Tuesday, September 14, 2010

Stargirl by Jerry Spinelli

Daring to Be Different

Stargirl by Jerry Spinelli
Orchard Books, 2001, 189 pages

I've been staring at the cover of Stargirl for about two years. I don't know what it is: the lack of a title? The curious promise of the jaunty little stick figure? The magpie silver colour? But it wasn't until two days ago that I finally sat down and turned over the page, past the glowing reviews from trusted sources, and settled in, ready to be amazed. And maybe that's the problem, maybe I'd waited too long.

Life is pretty normal for sixteen year old Leo in Arizona, until the new girl starts school. From the beginning, she is different. She calls herself Stargirl. She carries a pet rat and a ukulele. She knows everyone's birthdays and serenades them in front of the whole school at lunch. She wears unusual clothes. She is that rarest of things: a teenager who doesn't care about fitting in - and her classmates begin to hate her for it. Leo is transfixed but torn between his impulse to be with her and his fear of standing out and being excluded. Stargirl can handle unpopularity, but can Leo?

Nowhere is 'the mob' more obvious than in highschool. Opinions form and turn like the tide; one minute everyone loves you, the next they've turned their backs on you. It's an impossible time to be truly yourself for all but the very strongest. And that's one reason why this is an important book, because the more stories we have telling us it's ok to be different, the better. Not only that, but if you lose friends because of it, you're better off without those people anyway.
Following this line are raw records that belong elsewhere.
<file path="src/rtl/decode_stage.sv">
// Decode stage of the 16-bit pipelined CPU: register-port selection, load-use
// hazard detection and the ID/EX pipeline register.
package decode_stage_pkg;
  localparam int unsigned XLEN = 16;
  localparam int unsigned RIDX = 4;

  typedef struct packed {
    logic            valid;
    logic            regwrite;
    logic            memread;
    logic            memwrite;
    logic            halt;
    logic [RIDX-1:0] op;
    logic [RIDX-1:0] rd;
    logic [XLEN-1:0] a;
    logic [XLEN-1:0] b;
    logic [XLEN-1:0] imm;
  } id_ex_t;
endpackage

module decode_stage
  import decode_stage_pkg::*;
(
  input  logic            clk,
  input  logic            rst,
  input  logic            id_valid,
  input  logic [XLEN-1:0] id_instr,
  input  logic            flush,
  output logic [RIDX-1:0] rf_src1,
  output logic [RIDX-1:0] rf_src2,
  input  logic [XLEN-1:0] rf_data1,
  input  logic [XLEN-1:0] rf_data2,
  output logic            stall,
  output logic            ex_valid,
  output logic            ex_regwrite,
  output logic            ex_memread,
  output logic            ex_memwrite,
  output logic            ex_halt,
  output logic [RIDX-1:0] ex_op,
  output logic [RIDX-1:0] ex_rd,
  output logic [XLEN-1:0] ex_a,
  output logic [XLEN-1:0] ex_b,
  output logic [XLEN-1:0] ex_imm
);

  logic [RIDX-1:0] opcode, f_rd, f_rs, f_rt;
  logic [RIDX-1:0] src1, src2;
  logic            hazard;
  id_ex_t          dec, ex_q;

  assign opcode = id_instr[15:12];
  assign f_rd   = id_instr[11:8];
  assign f_rs   = id_instr[7:4];
  assign f_rt   = id_instr[3:0];

  // Opcode decode: source ports, controls and immediate; unused fields stay 0
  always_comb begin
    src1      = '0;
    src2      = '0;
    dec       = '0;
    dec.valid = 1'b1;
    dec.op    = opcode;
    dec.a     = rf_data1;
    dec.b     = rf_data2;
    if (!opcode[3]) begin
      src1         = f_rs;
      src2         = f_rt;
      dec.regwrite = 1'b1;
      dec.rd       = f_rd;
    end else begin
      case (opcode[2:0])
        3'd0: begin
          src1         = f_rs;
          dec.memread  = 1'b1;
          dec.regwrite = 1'b1;
          dec.rd       = f_rd;
          dec.imm      = {{12{id_instr[3]}}, id_instr[3:0]};
        end
        3'd1: begin
          src1         = f_rs;
          src2         = f_rd;
          dec.memwrite = 1'b1;
          dec.imm      = {{12{id_instr[3]}}, id_instr[3:0]};
        end
        3'd2, 3'd3: begin
          src1         = f_rd;
          dec.regwrite = 1'b1;
          dec.rd       = f_rd;
          dec.imm      = {8'h00, id_instr[7:0]};
        end
        3'd4: dec.imm = {{7{id_instr[8]}}, id_instr[8:0]};
        3'd5: src1 = f_rs;
        3'd6: begin
          dec.regwrite = 1'b1;
          dec.rd       = f_rd;
        end
        3'd7: dec.halt = 1'b1;
        default: ;
      endcase
    end
  end

  // Unused ports read as r0, so the nonzero ex_rd test also excludes them
  assign hazard = id_valid & ex_q.valid & ex_q.memread & (ex_q.rd != '0)
                & ((ex_q.rd == src1) | (ex_q.rd == src2));
  assign stall   = hazard & ~flush;
  assign rf_src1 = src1;
  assign rf_src2 = src2;

  // ID/EX register: flush, stall or empty IF/ID all load a bubble
  always_ff @(posedge clk or negedge rst) begin
    if (!rst) begin
      ex_q <= '0;
    end else if (flush || stall || !id_valid) begin
      ex_q <= '0;
    end else begin
      ex_q <= dec;
    end
  end

  assign ex_valid    = ex_q.valid;
  assign ex_regwrite = ex_q.regwrite;
  assign ex_memread  = ex_q.memread;
  assign ex_memwrite = ex_q.memwrite;
  assign ex_halt     = ex_q.halt;
  assign ex_op       = ex_q.op;
  assign ex_rd       = ex_q.rd;
  assign ex_a        = ex_q.a;
  assign ex_b        = ex_q.b;
  assign ex_imm      = ex_q.imm;

endmodule

</file>
<file path="src/rtl/tikhonov_pkg.sv">
// Shared constants for the Tikhonov pseudo-inverse datapath.
// Holds the scheduler state encoding, the per-bin matrix stride and the
// address/bin widths that the scheduler and the inverse engine agree on.
package tikhonov_pkg;

  localparam int TIK_FREQ_NUM       = 257;
  localparam int TIK_MIC_NUM        = 8;
  localparam int TIK_SOR_NUM        = 2;
  localparam int PER_FREQ           = TIK_MIC_NUM * TIK_SOR_NUM;   // words per bin
  localparam int TOTAL_NUM          = TIK_FREQ_NUM * PER_FREQ;     // words per frame
  localparam int TIK_ADDR_WIDTH     = 13;
  localparam int TIK_BIN_WIDTH      = 9;
  localparam int TIK_TIMEOUT_CYCLES = 1024;

  typedef enum logic [2:0] {
    S_IDLE  = 3'd0,
    S_ISSUE = 3'd1,
    S_WAIT  = 3'd2,
    S_NEXT  = 3'd3,
    S_FIN   = 3'd4,
    S_ERR   = 3'd5
  } sched_state_e;

endpackage

</file>
<file path="src/rtl/tik_wdog_cnt.sv">
// Per-bin watchdog counter for the bin scheduler.
// Ports:
//   clk, rst  : clock, asynchronous active-high reset
//   load_i    : clear the count (engine start issued)
//   run_i     : count one cycle (waiting on the engine)
//   expire_o  : high in the LIMIT-th consecutive run cycle
module tik_wdog_cnt #(
  parameter int LIMIT = 1024
) (
  input  logic clk,
  input  logic rst,
  input  logic load_i,
  input  logic run_i,
  output logic expire_o
);

  localparam int CW = $clog2(LIMIT + 1);

  logic [CW-1:0] cnt_q, cnt_d;

  assign expire_o = run_i && (cnt_q == CW'(LIMIT - 1));

  always_comb begin
    cnt_d = cnt_q;
    if (load_i)                 cnt_d = '0;
    else if (run_i && !expire_o) cnt_d = cnt_q + CW'(1);
  end

  always_ff @(posedge clk or posedge rst) begin
    if (rst) cnt_q <= '0;
    else     cnt_q <= cnt_d;
  end

endmodule

</file>
<file path="src/rtl/tikhonov_bin_scheduler.sv">
// Walks the single Tikhonov inverse engine over every frequency bin of a frame.
// Each bin: one eng_start pulse with that bin's A/W base addresses, then wait
// for eng_done. done pulses once after the last bin.
// Optional feature macro: TIK_SCHED_WDOG_EN (per-bin watchdog, ERR state, sticky error).
// Ports:
//   clk, rst                 : clock, asynchronous active-high reset
//   start, abort             : frame start request / synchronous frame abort
//   eng_done                 : completion pulse from the engine
//   eng_start                : start pulse to the engine
//   eng_rd_base, eng_wr_base : A read / W write base for the current bin
//   bin_idx                  : current bin
//   busy, done, error        : status
module tikhonov_bin_scheduler
  import tikhonov_pkg::*;
#(
  parameter int FREQ_NUM   = TIK_FREQ_NUM,
  parameter int MIC_NUM    = TIK_MIC_NUM,
  parameter int SOR_NUM    = TIK_SOR_NUM,
  parameter int ADDR_WIDTH = TIK_ADDR_WIDTH,
  parameter int BIN_WIDTH  = TIK_BIN_WIDTH
`ifdef TIK_SCHED_WDOG_EN
  , parameter int TIMEOUT_CYCLES = TIK_TIMEOUT_CYCLES
`endif
) (
  input  logic                  clk,
  input  logic                  rst,
  input  logic                  start,
  input  logic                  abort,
  input  logic                  eng_done,
  output logic                  eng_start,
  output logic [ADDR_WIDTH-1:0] eng_rd_base,
  output logic [ADDR_WIDTH-1:0] eng_wr_base,
  output logic [BIN_WIDTH-1:0]  bin_idx,
  output logic                  busy,
  output logic                  done,
  output logic                  error
);

  // Bases advance by a constant stride per bin instead of bin*stride.
  localparam logic [ADDR_WIDTH-1:0] STRIDE   = ADDR_WIDTH'(MIC_NUM * SOR_NUM);
  localparam logic [BIN_WIDTH-1:0]  LAST_BIN = BIN_WIDTH'(FREQ_NUM - 1);

  sched_state_e          state_q, state_d;
  logic [BIN_WIDTH-1:0]  bin_q, bin_d;
  logic [ADDR_WIDTH-1:0] rd_q, rd_d;
  logic [ADDR_WIDTH-1:0] wr_q, wr_d;

`ifdef TIK_SCHED_WDOG_EN
  logic error_q, error_d;
  logic wdog_expire;

  tik_wdog_cnt #(.LIMIT(TIMEOUT_CYCLES)) u_wdog (
    .clk      (clk),
    .rst      (rst),
    .load_i   (state_q == S_ISSUE),
    .run_i    (state_q == S_WAIT),
    .expire_o (wdog_expire)
  );
`endif

  always_comb begin
    state_d = state_q;
    bin_d   = bin_q;
    rd_d    = rd_q;
    wr_d    = wr_q;
`ifdef TIK_SCHED_WDOG_EN
    error_d = error_q;
`endif
    // Abort outranks everything else; counters stay put until the next start.
    if (abort && state_q != S_IDLE) begin
      state_d = S_IDLE;
    end else begin
      case (state_q)
        S_IDLE: if (start) begin
          state_d = S_ISSUE;
          bin_d   = '0;
          rd_d    = '0;
          wr_d    = '0;
`ifdef TIK_SCHED_WDOG_EN
          error_d = 1'b0;
`endif
        end
        S_ISSUE: state_d = S_WAIT;
        S_WAIT: begin
          if (eng_done) state_d = S_NEXT;
`ifdef TIK_SCHED_WDOG_EN
          else if (wdog_expire) begin
            state_d = S_ERR;
            error_d = 1'b1;
          end
`endif
        end
        S_NEXT: begin
          if (bin_q == LAST_BIN) begin
            state_d = S_FIN;
          end else begin
            state_d = S_ISSUE;
            bin_d   = bin_q + BIN_WIDTH'(1);
            rd_d    = rd_q + STRIDE;
            wr_d    = wr_q + STRIDE;
          end
        end
        S_FIN: state_d = S_IDLE;
`ifdef TIK_SCHED_WDOG_EN
        S_ERR: if (start) begin
          state_d = S_ISSUE;
          bin_d   = '0;
          rd_d    = '0;
          wr_d    = '0;
          error_d = 1'b0;
        end
`endif
        default: state_d = S_IDLE;
      endcase
    end
  end

  always_ff @(posedge clk or posedge rst) begin
    if (rst) begin
      state_q <= S_IDLE;
      bin_q   <= '0;
      rd_q    <= '0;
      wr_q    <= '0;
`ifdef TIK_SCHED_WDOG_EN
      error_q <= 1'b0;
`endif
    end else begin
      state_q <= state_d;
      bin_q   <= bin_d;
      rd_q    <= rd_d;
      wr_q    <= wr_d;
`ifdef TIK_SCHED_WDOG_EN
      error_q <= error_d;
`endif
    end
  end

  // Moore outputs: all decode from registered state, so reset zeroes them at once.
  assign eng_start   = (state_q == S_ISSUE);
  assign done        = (state_q == S_FIN);
  assign busy        = (state_q != S_IDLE) && (state_q != S_ERR);
  assign bin_idx     = bin_q;
  assign eng_rd_base = rd_q;
  assign eng_wr_base = wr_q;
`ifdef TIK_SCHED_WDOG_EN
  assign error       = error_q;
`else
  assign error       = 1'b0;
`endif

endmodule

</file>
<file path="config.mk">
export PLATFORM = sky130hd
export DESIGN_NAME = tikhonov_bin_scheduler
export DESIGN_NICKNAME = d
export VERILOG_FILES = /design/src/rtl/tikhonov_pkg.sv /design/src/rtl/tik_wdog_cnt.sv /design/src/rtl/tikhonov_bin_scheduler.sv
export SDC_FILE = /design/constraint.sdc
export NUM_CORES = 1
export LEC_CHECK = 0
export ABC_AREA = 1
export BUFFER_PORTS_ARGS = -buffer_cell sky130_fd_sc_hd__buf_2
export CORE_MARGIN = 2
export CORE_UTILIZATION = 31
export CTS_BUF_LIST = sky130_fd_sc_hd__clkbuf_8
export DETAILED_ROUTE_END_ITERATION = 8
export PLACE_DENSITY = 0.51
export SYNTH_ARGS = -nofsm -noshare
export SYNTH_HDL_FRONTEND = slang
export SYNTH_SLANG_ARGS = --single-unit
</file>
<file path="constraint.sdc">
create_clock -name clk -period 1.7 [get_ports clk]
set_input_delay 0.255 -clock clk [delete_from_list [all_inputs] [get_ports clk]]
set_output_delay 0.255 -clock clk [all_outputs]
set_load 0.01 [all_outputs]
</file>
==> metrics.cfg, run 1 <==
[placement]
post-place-ws_ps = 141
io_buffer_count = 34
place_hpwl_um = 3200
place_congestion = 0.771

[detailed_routing]
post-route-drc-count = 0
drt_pass1_iterations = 4
vias = 1796
drtAntennaViolNets = 0
viasPerCell = 4.52
wl_um = 4400
wl_per_cell_um = 11.1
drtIter0Drc = 59

[setup_path]
worstReg2RegEnd = eng_wr_base[6]
slowest_delay_ps = 450
cp-end-kind = flop
criticalPathCategory = flop to flop
reg2reg_from = bin_idx[3]
required_ps = 1920
crit_chain = inv_2 > nand2_1 > nor2_1 > nand3_4 > nand2_8 > buf_12 > nand2_1 > o21ai_2
cp_slowest_cell = dfrtp_1
cpMostUsedCell = nand2_1
critical_path_peak_fanout = 20
r2r_slack_ps = 200
reg2regPathDepth = 8
cp-start-kind = flop
worstPathArrival_ps = 1720

[clocking]
clk_latency_ps = 290
cts.sinks = 30
ctsHtreeMaxLevel = 2
cts_tree = done
clockBufferDepth = 2
clk_pin_slew_worst_paths_ps = 70
cts_buffers = 5
clock-root-buffer = clkbuf_8

[die]
start_util_pct = 32.3
fp.coreArea_um2 = 6390
die_y_um = 85.6
die_area_um2 = 7320
die_width_um = 85.6
io_pins = 44
rows = 29

[timing]
fin_skew_ps = 6.07
rsz0062_at_grt = no
min_period_ps = 1500
setup_viol = 0
fin_tns_setup_ps = 0
fmax_mhz = 666
drv_slew = 0
setup_ws_ps = 198
fin_crit_sh_pct = 88.3
hold_violations = 0

[finish]
final_core_util_pct = 37.8
area_growth_pct = 17.1
drive_gt1_share_pct = 25.9
num-nets-final = 328
diodes = 0

[logic_synthesis]
synth-simple-area-share_pct = 33.6
ys_ff_latch = 30
synthAdderAreaFrac_pct = 2.43
synth_flop_cell = dfrtp_1
synth_edf_count = 0
seq_area_frac_synth_pct = 36.4
synth-compound-area-share_pct = 14.4
ys_warn_count = 0
synth_cells = 278
synth_area_um2 = 2060
ys_types = 26
synth.avg_cell_area_um2 = 7.42
synth_xor_area_share_pct = 0.424
yosys-mux-area-fraction_pct = 0
synthArstFlopShare_pct = 100
synth_top_family_by_area = simple AND/OR/NAND/NOR gates

[power_and_ir_drop]
p_leak_nw = 1.16
clkPwrFrac_pct = 30.3
p_comb_share_pct = 34.0
power_frac_seq_pct = 35.7
p_int_mw = 1.43
p_sw_share_pct = 37.8
irDropWorstVdd_uv = 429
p_per_area_nw_per_um2 = 954
p_switching_mw = 0.871
power_mw = 2.30

[global_route]
grt_pass1_vias = 1728
grt_max_degree = 31
grt-ovfl-total = 0
antenna_found_initial = 0
grt_pass1_wl_um = 7980
grt.total_usage_pct = 13.4

[flow_run]
maxCapViolations = 0

[status]
status = finished, final reports clean

[hold_path]
hold_path_class = input pin to async pin

## area by class of cell
type	instances	area, um^2
clock buffer	8	110
fill	677	3970
inverter	30	118
multi-input combinational	210	1090
sequential	30	751
tap	77	96.3
timing repair buffer	42	255
## power by group through the flow
stage	clock, mW	sequential, mW	combinational (mW)
after floorplan	0	0.840	0.650
after global placement	0	0.836	0.794
after detailed placement	0	0.838	0.792
after CTS	0.729	0.822	0.797
after global routing	0.753	0.828	0.882
final	0.699	0.822	0.783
There's a lovely sequence in the book where Leo tries to explain to Stargirl that most people know better than to mark themselves out as unique, that being a conforming part of a group is the norm. 'You don't seem to know what everybody thinks.' he says. 'And it matters?' she answers, baffled. Every teenager should absorb a little of Stargirl's magic individuality.

And yet, something stops me from truly embracing this book. Maybe it's all too black and white: perfect, shining, kind, generous Stargirl against the world, with her unlikely ukulele-playing and the sweet, if far-fetched office-managed kindnesses. If I was looking for some more subtlety and depth, I felt unrewarded.

Still, if books can change, and we know they can, I'm hoping a bit of her has rubbed off, and I'll still be giving my niece a copy.